Legal Apprentice Models
Software tailored to the Lab’s needs makes our work easier, and enables us to produce work products that are useful to others. The Legal Apprentice software designed by Apprentice Systems, Inc. creates a working environment in which we can encode the reasoning from a legal decision, assess the plausibility of the evidentiary assertions involved, and zip into a single file all documents important to the decision. You can download and open our Legal Apprentice reasoning model for the Birdsell case (mentioned above), to experience the working environment pictured below. Such technology also enables the Lab to create the kinds of work products described further below.

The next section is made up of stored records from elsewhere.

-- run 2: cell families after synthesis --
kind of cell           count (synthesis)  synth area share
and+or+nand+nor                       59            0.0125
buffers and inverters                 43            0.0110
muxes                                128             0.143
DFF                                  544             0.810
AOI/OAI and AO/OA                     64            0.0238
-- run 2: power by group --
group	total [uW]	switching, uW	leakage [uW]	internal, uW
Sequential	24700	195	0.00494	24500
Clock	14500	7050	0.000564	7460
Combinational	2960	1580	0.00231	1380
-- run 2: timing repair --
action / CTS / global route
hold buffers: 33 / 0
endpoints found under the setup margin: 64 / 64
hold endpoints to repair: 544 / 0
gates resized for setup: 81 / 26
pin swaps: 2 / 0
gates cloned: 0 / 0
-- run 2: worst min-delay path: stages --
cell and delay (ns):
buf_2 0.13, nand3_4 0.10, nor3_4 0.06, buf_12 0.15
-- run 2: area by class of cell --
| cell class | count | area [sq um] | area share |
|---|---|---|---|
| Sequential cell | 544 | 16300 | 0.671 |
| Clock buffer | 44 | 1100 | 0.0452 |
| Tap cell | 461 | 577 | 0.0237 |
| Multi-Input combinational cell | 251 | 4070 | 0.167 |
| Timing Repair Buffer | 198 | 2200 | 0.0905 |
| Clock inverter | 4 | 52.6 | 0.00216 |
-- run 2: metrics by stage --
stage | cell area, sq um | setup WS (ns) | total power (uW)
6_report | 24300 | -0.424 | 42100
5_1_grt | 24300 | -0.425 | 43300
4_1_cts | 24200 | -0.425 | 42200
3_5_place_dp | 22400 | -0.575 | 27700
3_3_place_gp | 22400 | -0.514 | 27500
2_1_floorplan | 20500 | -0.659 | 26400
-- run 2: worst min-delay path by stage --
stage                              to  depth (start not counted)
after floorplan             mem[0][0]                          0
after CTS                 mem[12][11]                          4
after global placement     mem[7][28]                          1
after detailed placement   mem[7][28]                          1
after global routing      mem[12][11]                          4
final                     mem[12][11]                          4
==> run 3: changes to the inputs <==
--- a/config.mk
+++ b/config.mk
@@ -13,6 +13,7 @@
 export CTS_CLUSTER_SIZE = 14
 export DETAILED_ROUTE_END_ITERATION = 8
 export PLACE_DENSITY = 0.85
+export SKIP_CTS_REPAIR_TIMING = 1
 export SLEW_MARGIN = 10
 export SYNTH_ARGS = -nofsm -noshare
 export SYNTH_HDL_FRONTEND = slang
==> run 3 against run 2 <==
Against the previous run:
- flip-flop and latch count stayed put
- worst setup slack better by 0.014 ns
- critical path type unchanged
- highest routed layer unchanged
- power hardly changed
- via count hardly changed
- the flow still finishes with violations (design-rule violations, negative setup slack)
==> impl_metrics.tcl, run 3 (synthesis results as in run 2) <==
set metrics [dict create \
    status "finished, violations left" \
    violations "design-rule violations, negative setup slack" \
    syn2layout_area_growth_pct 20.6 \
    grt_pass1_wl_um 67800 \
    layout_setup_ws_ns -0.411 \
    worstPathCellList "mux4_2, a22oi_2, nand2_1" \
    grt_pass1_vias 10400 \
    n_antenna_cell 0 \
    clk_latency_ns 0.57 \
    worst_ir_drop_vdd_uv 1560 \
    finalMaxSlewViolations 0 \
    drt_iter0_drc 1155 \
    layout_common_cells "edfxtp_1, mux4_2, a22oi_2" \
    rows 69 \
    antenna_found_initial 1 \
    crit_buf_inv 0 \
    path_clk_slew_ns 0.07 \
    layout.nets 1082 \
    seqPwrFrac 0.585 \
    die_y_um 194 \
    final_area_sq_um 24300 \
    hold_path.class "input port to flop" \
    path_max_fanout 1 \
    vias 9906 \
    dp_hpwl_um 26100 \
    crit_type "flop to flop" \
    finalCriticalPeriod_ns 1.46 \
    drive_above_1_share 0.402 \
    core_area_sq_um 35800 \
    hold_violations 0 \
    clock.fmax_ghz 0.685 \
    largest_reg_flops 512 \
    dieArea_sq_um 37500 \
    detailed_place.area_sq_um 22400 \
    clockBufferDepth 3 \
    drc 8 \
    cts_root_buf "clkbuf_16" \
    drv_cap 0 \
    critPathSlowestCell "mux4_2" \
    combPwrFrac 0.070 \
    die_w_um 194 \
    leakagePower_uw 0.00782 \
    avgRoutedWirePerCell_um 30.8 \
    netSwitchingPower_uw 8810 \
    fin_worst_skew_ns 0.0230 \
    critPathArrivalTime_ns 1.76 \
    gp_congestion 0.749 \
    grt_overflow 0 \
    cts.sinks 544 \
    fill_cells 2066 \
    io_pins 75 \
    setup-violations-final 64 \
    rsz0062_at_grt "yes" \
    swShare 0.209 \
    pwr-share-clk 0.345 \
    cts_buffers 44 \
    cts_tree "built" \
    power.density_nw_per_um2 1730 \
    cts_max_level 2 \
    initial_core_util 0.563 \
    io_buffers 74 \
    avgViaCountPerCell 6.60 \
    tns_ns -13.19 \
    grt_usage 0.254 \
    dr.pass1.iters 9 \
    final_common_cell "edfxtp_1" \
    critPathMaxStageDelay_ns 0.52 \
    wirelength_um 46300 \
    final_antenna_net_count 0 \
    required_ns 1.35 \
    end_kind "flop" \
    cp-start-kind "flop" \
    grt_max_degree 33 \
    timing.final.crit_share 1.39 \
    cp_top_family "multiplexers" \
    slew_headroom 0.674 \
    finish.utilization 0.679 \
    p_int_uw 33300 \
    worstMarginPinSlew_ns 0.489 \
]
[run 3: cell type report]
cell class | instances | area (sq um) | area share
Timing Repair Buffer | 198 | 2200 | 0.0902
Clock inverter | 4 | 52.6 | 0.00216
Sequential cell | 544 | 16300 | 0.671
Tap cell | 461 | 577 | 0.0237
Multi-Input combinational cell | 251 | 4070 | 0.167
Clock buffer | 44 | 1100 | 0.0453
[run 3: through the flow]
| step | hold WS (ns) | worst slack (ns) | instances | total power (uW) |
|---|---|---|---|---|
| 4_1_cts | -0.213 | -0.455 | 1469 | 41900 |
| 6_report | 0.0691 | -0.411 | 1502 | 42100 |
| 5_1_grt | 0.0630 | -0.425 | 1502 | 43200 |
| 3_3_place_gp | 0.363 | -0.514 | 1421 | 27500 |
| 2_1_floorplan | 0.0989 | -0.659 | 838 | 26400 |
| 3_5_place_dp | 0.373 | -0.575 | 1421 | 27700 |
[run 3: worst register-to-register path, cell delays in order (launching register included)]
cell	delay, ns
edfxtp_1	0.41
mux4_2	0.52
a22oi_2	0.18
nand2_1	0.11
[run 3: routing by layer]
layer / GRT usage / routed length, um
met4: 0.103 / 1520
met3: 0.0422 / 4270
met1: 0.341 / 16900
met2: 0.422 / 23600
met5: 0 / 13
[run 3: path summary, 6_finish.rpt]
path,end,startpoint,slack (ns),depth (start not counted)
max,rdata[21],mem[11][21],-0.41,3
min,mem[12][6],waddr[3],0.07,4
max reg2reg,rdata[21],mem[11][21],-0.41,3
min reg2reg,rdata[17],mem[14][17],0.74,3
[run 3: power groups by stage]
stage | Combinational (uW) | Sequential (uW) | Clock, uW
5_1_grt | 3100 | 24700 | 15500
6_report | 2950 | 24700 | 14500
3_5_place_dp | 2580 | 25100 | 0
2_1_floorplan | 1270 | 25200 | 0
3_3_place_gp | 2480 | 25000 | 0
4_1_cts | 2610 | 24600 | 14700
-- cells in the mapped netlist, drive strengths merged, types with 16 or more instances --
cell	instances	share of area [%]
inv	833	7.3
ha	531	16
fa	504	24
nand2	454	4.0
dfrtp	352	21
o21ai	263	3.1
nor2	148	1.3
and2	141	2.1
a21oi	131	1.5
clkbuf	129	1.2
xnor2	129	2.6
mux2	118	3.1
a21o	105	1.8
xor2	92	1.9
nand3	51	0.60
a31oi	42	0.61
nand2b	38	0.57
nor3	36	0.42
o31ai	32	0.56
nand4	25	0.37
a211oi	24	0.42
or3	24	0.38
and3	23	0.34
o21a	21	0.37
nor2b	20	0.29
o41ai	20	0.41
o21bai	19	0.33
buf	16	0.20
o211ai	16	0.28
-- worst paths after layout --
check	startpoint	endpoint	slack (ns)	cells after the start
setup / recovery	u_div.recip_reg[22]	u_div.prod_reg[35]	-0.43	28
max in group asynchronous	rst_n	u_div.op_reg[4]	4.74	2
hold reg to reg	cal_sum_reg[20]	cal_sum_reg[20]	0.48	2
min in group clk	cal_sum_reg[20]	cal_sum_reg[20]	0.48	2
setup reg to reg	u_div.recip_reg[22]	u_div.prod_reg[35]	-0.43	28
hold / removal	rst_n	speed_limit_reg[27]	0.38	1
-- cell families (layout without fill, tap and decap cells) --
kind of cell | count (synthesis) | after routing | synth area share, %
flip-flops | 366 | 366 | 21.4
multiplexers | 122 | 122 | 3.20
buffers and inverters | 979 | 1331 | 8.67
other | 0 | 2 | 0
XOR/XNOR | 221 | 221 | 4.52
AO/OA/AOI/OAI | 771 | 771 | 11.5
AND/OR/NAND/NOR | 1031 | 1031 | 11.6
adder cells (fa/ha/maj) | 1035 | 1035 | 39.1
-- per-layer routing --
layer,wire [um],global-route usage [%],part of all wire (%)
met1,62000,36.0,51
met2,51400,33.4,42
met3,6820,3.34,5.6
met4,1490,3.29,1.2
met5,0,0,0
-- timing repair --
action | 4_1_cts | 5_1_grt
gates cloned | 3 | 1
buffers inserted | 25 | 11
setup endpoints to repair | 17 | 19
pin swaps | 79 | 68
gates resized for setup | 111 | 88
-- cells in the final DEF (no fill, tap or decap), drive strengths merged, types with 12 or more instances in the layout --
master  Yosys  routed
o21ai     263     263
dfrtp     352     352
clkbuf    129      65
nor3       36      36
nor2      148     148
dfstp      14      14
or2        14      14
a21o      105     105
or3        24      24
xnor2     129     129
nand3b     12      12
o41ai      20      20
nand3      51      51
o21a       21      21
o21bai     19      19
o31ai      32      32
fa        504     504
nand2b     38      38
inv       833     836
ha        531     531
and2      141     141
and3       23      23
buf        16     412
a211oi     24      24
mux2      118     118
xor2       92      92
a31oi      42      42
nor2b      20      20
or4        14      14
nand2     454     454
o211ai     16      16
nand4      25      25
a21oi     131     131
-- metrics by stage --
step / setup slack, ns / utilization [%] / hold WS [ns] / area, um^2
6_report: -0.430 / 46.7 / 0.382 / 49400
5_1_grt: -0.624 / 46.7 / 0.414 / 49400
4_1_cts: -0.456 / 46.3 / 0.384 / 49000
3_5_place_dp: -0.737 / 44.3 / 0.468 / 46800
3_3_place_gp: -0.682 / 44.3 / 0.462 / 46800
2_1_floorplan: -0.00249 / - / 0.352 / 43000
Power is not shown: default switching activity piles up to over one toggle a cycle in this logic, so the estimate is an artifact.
## config.mk

```make
export PLATFORM = sky130hd
export DESIGN_NAME = priority_queue_linear_scan_core
export DESIGN_NICKNAME = d
export VERILOG_FILES = /design/src/pqls_pkg.sv /design/src/pqls_ram.sv /design/src/pqls_best.sv /design/src/pqls_seq.sv /design/src/priority_queue_linear_scan_core.sv
export SDC_FILE = /design/constraint.sdc
export NUM_CORES = 1
export LEC_CHECK = 0
export ABC_AREA = 1
export BUFFER_PORTS_ARGS = -buffer_cell sky130_fd_sc_hd__buf_2
export CAP_MARGIN = 10
export CORE_MARGIN = 2
export CORE_UTILIZATION = 40
export DETAILED_ROUTE_END_ITERATION = 16
export HOLD_SLACK_MARGIN = 0.03
export PLACE_DENSITY = 0.59
export SETUP_SLACK_MARGIN = 0.2
export SLEW_MARGIN = 20
export SYNTH_ARGS = -nofsm -noshare
export SYNTH_HDL_FRONTEND = slang
export SYNTH_SLANG_ARGS = --single-unit
```

## constraint.sdc

```tcl
create_clock -name i_clk -period 5.7 [get_ports i_clk]
set_clock_uncertainty 0.1 [all_clocks]
set_input_delay 0.57 -clock i_clk [delete_from_list [all_inputs] [get_ports i_clk]]
set_output_delay 0.57 -clock i_clk [all_outputs]
set_load 0.02 [all_outputs]
```

## src/pqls_pkg.sv

```systemverilog
// ----------------------------------------------------------------------------
// pqls_pkg
// Shared types and constants for the linear-scan priority queue.
// ----------------------------------------------------------------------------
package pqls_pkg;

    localparam int DEPTH_DEF = 8;
    localparam int PRIO_W    = 8;
    localparam int DATA_W    = 32;
    localparam int STAT_W    = 2;
    localparam int FILL_W    = 4;
    localparam int ENTRY_W   = PRIO_W + DATA_W;

    localparam logic REQ_INSERT = 1'b0;
    localparam logic REQ_REMOVE = 1'b1;

    typedef enum logic [STAT_W-1:0] {
        ST_DONE  = 2'd0,
        ST_FULL  = 2'd1,
        ST_EMPTY = 2'd2
    } t_status;

    typedef enum logic [1:0] {
        S_IDLE,
        S_SCAN,
        S_SHIFT,
        S_RESULT
    } t_state;

    // Control from the sequencer to the compare unit.
    typedef struct packed {
        logic cmp_en;
        logic first;
    } t_scan_ctl;

endpackage

```

## src/pqls_ram.sv

```systemverilog
// ----------------------------------------------------------------------------
// pqls_ram
// Generic single-write, single-read RAM with a registered read port.
// ----------------------------------------------------------------------------
module pqls_ram #(
    parameter int WIDTH = pqls_pkg::ENTRY_W,
    parameter int DEPTH = pqls_pkg::DEPTH_DEF
) (
    input  logic                     i_clk,
    input  logic                     i_we,
    input  logic [$clog2(DEPTH)-1:0] i_waddr,
    input  logic [WIDTH-1:0]         i_wdata,
    input  logic                     i_re,
    input  logic [$clog2(DEPTH)-1:0] i_raddr,
    output logic [WIDTH-1:0]         o_rdata
);

    logic [WIDTH-1:0] r_mem [DEPTH];
    logic [WIDTH-1:0] r_rdata;

    always_ff @(posedge i_clk) begin
        if (i_we) begin
            r_mem[i_waddr] <= i_wdata;
        end
        if (i_re) begin
            r_rdata <= r_mem[i_raddr];
        end
    end

    assign o_rdata = r_rdata;

endmodule

```

## src/pqls_best.sv

```systemverilog
// ----------------------------------------------------------------------------
// pqls_best
// Shared compare unit: tracks the highest priority seen during a scan.
// ----------------------------------------------------------------------------
module pqls_best #(
    parameter int DEPTH = pqls_pkg::DEPTH_DEF
) (
    input  logic                        i_clk,
    input  pqls_pkg::t_scan_ctl         i_ctl,
    input  logic [$clog2(DEPTH)-1:0]    i_idx,
    input  logic [pqls_pkg::PRIO_W-1:0] i_prio,
    input  logic [pqls_pkg::DATA_W-1:0] i_payload,
    output logic [$clog2(DEPTH)-1:0]    o_best_idx_nxt,
    output logic [pqls_pkg::PRIO_W-1:0] o_best_prio,
    output logic [pqls_pkg::DATA_W-1:0] o_best_payload
);

    localparam int AW = $clog2(DEPTH);

    logic [AW-1:0]               r_best_idx;
    logic [pqls_pkg::PRIO_W-1:0] r_best_prio;
    logic [pqls_pkg::DATA_W-1:0] r_best_payload;
    logic                        take;

    // Strictly greater, so the earliest slot wins a tie.
    assign take           = i_ctl.first || (i_prio > r_best_prio);
    assign o_best_idx_nxt = take ? i_idx : r_best_idx;

    always_ff @(posedge i_clk) begin
        if (i_ctl.cmp_en && take) begin
            r_best_idx     <= i_idx;
            r_best_prio    <= i_prio;
            r_best_payload <= i_payload;
        end
    end

    assign o_best_prio    = r_best_prio;
    assign o_best_payload = r_best_payload;

endmodule

```

## src/pqls_seq.sv

```systemverilog
// ----------------------------------------------------------------------------
// pqls_seq
// Sequencer: insert, scan for the maximum, shift down, and result hand-off.
// ----------------------------------------------------------------------------
module pqls_seq #(
    parameter int DEPTH = pqls_pkg::DEPTH_DEF
) (
    input  logic                         i_clk,
    input  logic                         i_rst_n,
    // Request side
    input  logic                         i_in_valid,
    output logic                         o_in_stall,
    input  logic                         i_req_type,
    input  logic [pqls_pkg::PRIO_W-1:0]  i_priority_req,
    input  logic [pqls_pkg::DATA_W-1:0]  i_payload,
    // Entry RAM
    output logic                         o_ram_we,
    output logic [$clog2(DEPTH)-1:0]     o_ram_waddr,
    output logic [pqls_pkg::ENTRY_W-1:0] o_ram_wdata,
    output logic                         o_ram_re,
    output logic [$clog2(DEPTH)-1:0]     o_ram_raddr,
    input  logic [pqls_pkg::ENTRY_W-1:0] i_ram_rdata,
    // Compare unit
    output pqls_pkg::t_scan_ctl          o_scan_ctl,
    output logic [$clog2(DEPTH)-1:0]     o_scan_idx,
    input  logic [$clog2(DEPTH)-1:0]     i_best_idx_nxt,
    input  logic [pqls_pkg::PRIO_W-1:0]  i_best_prio,
    input  logic [pqls_pkg::DATA_W-1:0]  i_best_payload,
    // Result
    output logic                         o_res_valid,
    input  logic                         i_res_take,
    output pqls_pkg::t_status            o_res_status,
    output logic [pqls_pkg::PRIO_W-1:0]  o_res_prio,
    output logic [pqls_pkg::DATA_W-1:0]  o_res_payload,
    output logic [pqls_pkg::FILL_W-1:0]  o_res_fill
);

    localparam int AW = $clog2(DEPTH);
    localparam int CW = $clog2(DEPTH + 1);

    pqls_pkg::t_state  r_state, n_state;
    logic [CW-1:0]     r_count, n_count;
    logic [AW-1:0]     r_idx, n_idx;
    pqls_pkg::t_status r_status, n_status;
    logic              r_rm, n_rm;

    logic          accept;
    logic [CW-1:0] idx_p1, idx_p2, best_p1;

    assign accept  = i_in_valid && (r_state == pqls_pkg::S_IDLE);
    assign idx_p1  = CW'(r_idx) + CW'(1);
    assign idx_p2  = CW'(r_idx) + CW'(2);
    assign best_p1 = CW'(i_best_idx_nxt) + CW'(1);

    always_ff @(posedge i_clk) begin
        if (!i_rst_n) begin
            r_state <= pqls_pkg::S_IDLE;
            r_count <= '0;
        end else begin
            r_state <= n_state;
            r_count <= n_count;
        end
        r_idx    <= n_idx;
        r_status <= n_status;
        r_rm     <= n_rm;
    end

    always_comb begin
        n_state     = r_state;
        n_count     = r_count;
        n_idx       = r_idx;
        n_status    = r_status;
        n_rm        = r_rm;
        o_ram_we    = 1'b0;
        o_ram_waddr = r_idx;
        o_ram_wdata = i_ram_rdata;
        o_ram_re    = 1'b0;
        o_ram_raddr = idx_p1[AW-1:0];
        o_scan_ctl  = '0;
        o_res_valid = 1'b0;

        case (r_state)
            pqls_pkg::S_IDLE: begin
                if (accept) begin
                    n_rm    = 1'b0;
                    n_state = pqls_pkg::S_RESULT;
                    if (i_req_type == pqls_pkg::REQ_INSERT) begin
                        if (r_count < CW'(DEPTH)) begin
                            o_ram_we    = 1'b1;
                            o_ram_waddr = r_count[AW-1:0];
                            o_ram_wdata = {i_priority_req, i_payload};
                            n_count     = r_count + CW'(1);
                            n_status    = pqls_pkg::ST_DONE;
                        end else begin
                            n_status = pqls_pkg::ST_FULL;
                        end
                    end else if (r_count == '0) begin
                        n_status = pqls_pkg::ST_EMPTY;
                    end else begin
                        o_ram_re    = 1'b1;
                        o_ram_raddr = '0;
                        n_idx       = '0;
                        n_state     = pqls_pkg::S_SCAN;
                    end
                end
            end
            pqls_pkg::S_SCAN: begin
                o_scan_ctl.cmp_en = 1'b1;
                o_scan_ctl.first  = (r_idx == '0);
                if (idx_p1 != r_count) begin
                    o_ram_re    = 1'b1;
                    o_ram_raddr = idx_p1[AW-1:0];
                    n_idx       = idx_p1[AW-1:0];
                end else begin
                    n_rm     = 1'b1;
                    n_status = pqls_pkg::ST_DONE;
                    if (best_p1 < r_count) begin
                        // Fetch the slot above the winner to start closing the gap.
                        o_ram_re    = 1'b1;
                        o_ram_raddr = best_p1[AW-1:0];
                        n_idx       = i_best_idx_nxt;
                        n_state     = pqls_pkg::S_SHIFT;
                    end else begin
                        n_count = r_count - CW'(1);
                        n_state = pqls_pkg::S_RESULT;
                    end
                end
            end
            pqls_pkg::S_SHIFT: begin
                // Slot r_idx + 1 arrives now and moves down into slot r_idx.
                o_ram_we    = 1'b1;
                o_ram_waddr = r_idx;
                o_ram_wdata = i_ram_rdata;
                if (idx_p2 < r_count) begin
                    o_ram_re    = 1'b1;
                    o_ram_raddr = idx_p2[AW-1:0];
                    n_idx       = idx_p1[AW-1:0];
                end else begin
                    n_count = r_count - CW'(1);
                    n_state = pqls_pkg::S_RESULT;
                end
            end
            pqls_pkg::S_RESULT: begin
                o_res_valid = 1'b1;
                if (i_res_take) begin
                    n_state = pqls_pkg::S_IDLE;
                end
            end
            default: begin
                n_state = pqls_pkg::S_IDLE;
            end
        endcase
    end

    assign o_in_stall    = (r_state != pqls_pkg::S_IDLE);
    assign o_scan_idx    = r_idx;
    assign o_res_status  = r_status;
    assign o_res_prio    = r_rm ? i_best_prio : '0;
    assign o_res_payload = r_rm ? i_best_payload : '0;
    assign o_res_fill    = pqls_pkg::FILL_W'(r_count);

    a_count_bound: assert property (@(posedge i_clk) disable iff (!i_rst_n)
        r_count <= CW'(DEPTH))
        else $error("entry count above depth");

    a_scan_nonempty: assert property (@(posedge i_clk) disable iff (!i_rst_n)
        (r_state == pqls_pkg::S_SCAN || r_state == pqls_pkg::S_SHIFT) |-> r_count != '0)
        else $error("scan or shift on an empty queue");

    a_shift_in_range: assert property (@(posedge i_clk) disable iff (!i_rst_n)
        (r_state == pqls_pkg::S_SHIFT) |-> idx_p1 < r_count)
        else $error("shift reads past the stored entries");

    a_accept_busy: assert property (@(posedge i_clk) disable iff (!i_rst_n)
        accept |=> o_in_stall)
        else $error("request accepted without leaving idle");

endmodule

```

## src/priority_queue_linear_scan_core.sv

```systemverilog
// An insert or a remove on an empty queue goes straight from idle to the result state, then into the output register.
// A remove scans every stored entry, then shifts each entry above the winner down one slot:
// one compare unit reads one entry per cycle, then one RAM port pair shifts one entry per cycle.
// Throughput: one transaction at a time; the next one is taken when the result is handed over.
// Reset (synchronous, active low) empties the queue; entry storage is not cleared.
// ----------------------------------------------------------------------------
// priority_queue_linear_scan_core
// Bounded priority queue in arrival order with highest-priority removal.
// ----------------------------------------------------------------------------
module priority_queue_linear_scan_core #(
    parameter int DEPTH = pqls_pkg::DEPTH_DEF
) (
    input  logic                                i_clk,
    input  logic                                i_rst_n,
    input  logic                                i_in_valid,
    output logic                                o_in_stall,
    input  logic                                i_req_type,
    input  logic [pqls_pkg::PRIO_W-1:0]         i_priority_req,
    input  logic signed [pqls_pkg::DATA_W-1:0]  i_payload,
    output logic                                o_out_valid,
    input  logic                                i_out_stall,
    output logic [pqls_pkg::STAT_W-1:0]         o_status,
    output logic [pqls_pkg::PRIO_W-1:0]         o_out_priority,
    output logic signed [pqls_pkg::DATA_W-1:0]  o_out_payload,
    output logic [pqls_pkg::FILL_W-1:0]         o_fill_level
);

    localparam int AW = $clog2(DEPTH);

    logic                         ram_we, ram_re;
    logic [AW-1:0]                ram_waddr, ram_raddr;
    logic [pqls_pkg::ENTRY_W-1:0] ram_wdata, ram_rdata;
    pqls_pkg::t_scan_ctl          scan_ctl;
    logic [AW-1:0]                scan_idx, best_idx_nxt;
    logic [pqls_pkg::PRIO_W-1:0]  best_prio, res_prio;
    logic [pqls_pkg::DATA_W-1:0]  best_payload, res_payload;
    logic                         res_valid, res_take;
    pqls_pkg::t_status            res_status;
    logic [pqls_pkg::FILL_W-1:0]  res_fill;

    logic                         r_out_valid;
    pqls_pkg::t_status            r_out_status;
    logic [pqls_pkg::PRIO_W-1:0]  r_out_prio;
    logic [pqls_pkg::DATA_W-1:0]  r_out_payload;
    logic [pqls_pkg::FILL_W-1:0]  r_out_fill;

    pqls_ram #(
        .WIDTH (pqls_pkg::ENTRY_W),
        .DEPTH (DEPTH)
    ) u_ram (
        .i_clk   (i_clk),
        .i_we    (ram_we),
        .i_waddr (ram_waddr),
        .i_wdata (ram_wdata),
        .i_re    (ram_re),
        .i_raddr (ram_raddr),
        .o_rdata (ram_rdata)
    );

    pqls_best #(
        .DEPTH (DEPTH)
    ) u_best (
        .i_clk          (i_clk),
        .i_ctl          (scan_ctl),
        .i_idx          (scan_idx),
        .i_prio         (ram_rdata[pqls_pkg::ENTRY_W-1:pqls_pkg::DATA_W]),
        .i_payload      (ram_rdata[pqls_pkg::DATA_W-1:0]),
        .o_best_idx_nxt (best_idx_nxt),
        .o_best_prio    (best_prio),
        .o_best_payload (best_payload)
    );

    pqls_seq #(
        .DEPTH (DEPTH)
    ) u_seq (
        .i_clk          (i_clk),
        .i_rst_n        (i_rst_n),
        .i_in_valid     (i_in_valid),
        .o_in_stall     (o_in_stall),
        .i_req_type     (i_req_type),
        .i_priority_req (i_priority_req),
        .i_payload      (i_payload),
        .o_ram_we       (ram_we),
        .o_ram_waddr    (ram_waddr),
        .o_ram_wdata    (ram_wdata),
        .o_ram_re       (ram_re),
        .o_ram_raddr    (ram_raddr),
        .i_ram_rdata    (ram_rdata),
        .o_scan_ctl     (scan_ctl),
        .o_scan_idx     (scan_idx),
        .i_best_idx_nxt (best_idx_nxt),
        .i_best_prio    (best_prio),
        .i_best_payload (best_payload),
        .o_res_valid    (res_valid),
        .i_res_take     (res_take),
        .o_res_status   (res_status),
        .o_res_prio     (res_prio),
        .o_res_payload  (res_payload),
        .o_res_fill     (res_fill)
    );

    // The output register frees up when it is empty or its transaction completes.
    assign res_take = !r_out_valid || !i_out_stall;

    always_ff @(posedge i_clk) begin
        if (!i_rst_n) begin
            r_out_valid <= 1'b0;
        end else if (res_take) begin
            r_out_valid <= res_valid;
        end
        if (res_take && res_valid) begin
            r_out_status  <= res_status;
            r_out_prio    <= res_prio;
            r_out_payload <= res_payload;
            r_out_fill    <= res_fill;
        end
    end

    assign o_out_valid    = r_out_valid;
    assign o_status       = r_out_status;
    assign o_out_priority = r_out_prio;
    assign o_out_payload  = r_out_payload;
    assign o_fill_level   = r_out_fill;

endmodule

```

Useful Tools for Legal Practice
Our goal is to create work products and related tools that make legal decision-making more accurate and more efficient. Such products and tools can include:
- Searchable case files documenting the reasoning in decided cases, including the evidence assessment of the factfinder;
- Descriptions/models of reasoning patterns that have been successful or unsuccessful in past cases, which could enable parties in future cases to develop strategies for evidence production or to determine reasonable settlements;
- Critiques of reasoning patterns, and arguments for or against certain types of inferences in the face of uncertainties in the evidence; and
- Software tailored to assist factfinders and attorneys in organizing and assessing the evidence in particular cases, and to assist in coordinating teams of attorneys working on a single case.
Useful Tools for Legal Education
Our goal is to create work products and related tools that make legal education more effective, particularly in regard to training in logic skills. Such products and tools can include:

Educational Materials Illustrating
Aspects of Logical Analysis

Educational Materials Illustrating the
“Modus Tollens” Pattern of Reasoning
- Traditional educational materials on reasoning methods and on the substance of the law in research areas investigated by the Lab;
- Internet-based teaching materials suitable for traditional educational settings or for distance education, whether on logic skills generally or in particular substantive areas of the law; and
- Software that assists legal education in both traditional settings and continuing legal education.
Useful Tools for Legal Research
Our goal is to create work products and related tools that make legal research more penetrating and more useful. In addition to traditional law-review articles on legal methodology and on the substance of the law in targeted research areas, such products and tools can include:
- Reliable and valid methods for modeling the reasoning found in actual legal decisions, especially the evidence assessment of the factfinder (which traditional legal research seldom analyzes);
- Catalogs or databases of default-logic reasoning patterns found in legal documents, whether those patterns occur in the context of rule formulation, evidence assessment, or policy-based reasoning, and whether they are generic or specific to particular areas of law;
- Internet-based training materials for researchers, including guidance materials and illustrations of techniques of logic modeling;
- Software that automates interesting aspects of legal reasoning, and allows productive interchange with other research fields – including natural language processing (NLP), data mining (smart searches of legal databases), and artificial intelligence (AI); and
- Coordinated and comparative versions of all of the above, in collaboration with other research laboratories in the U.S. and elsewhere.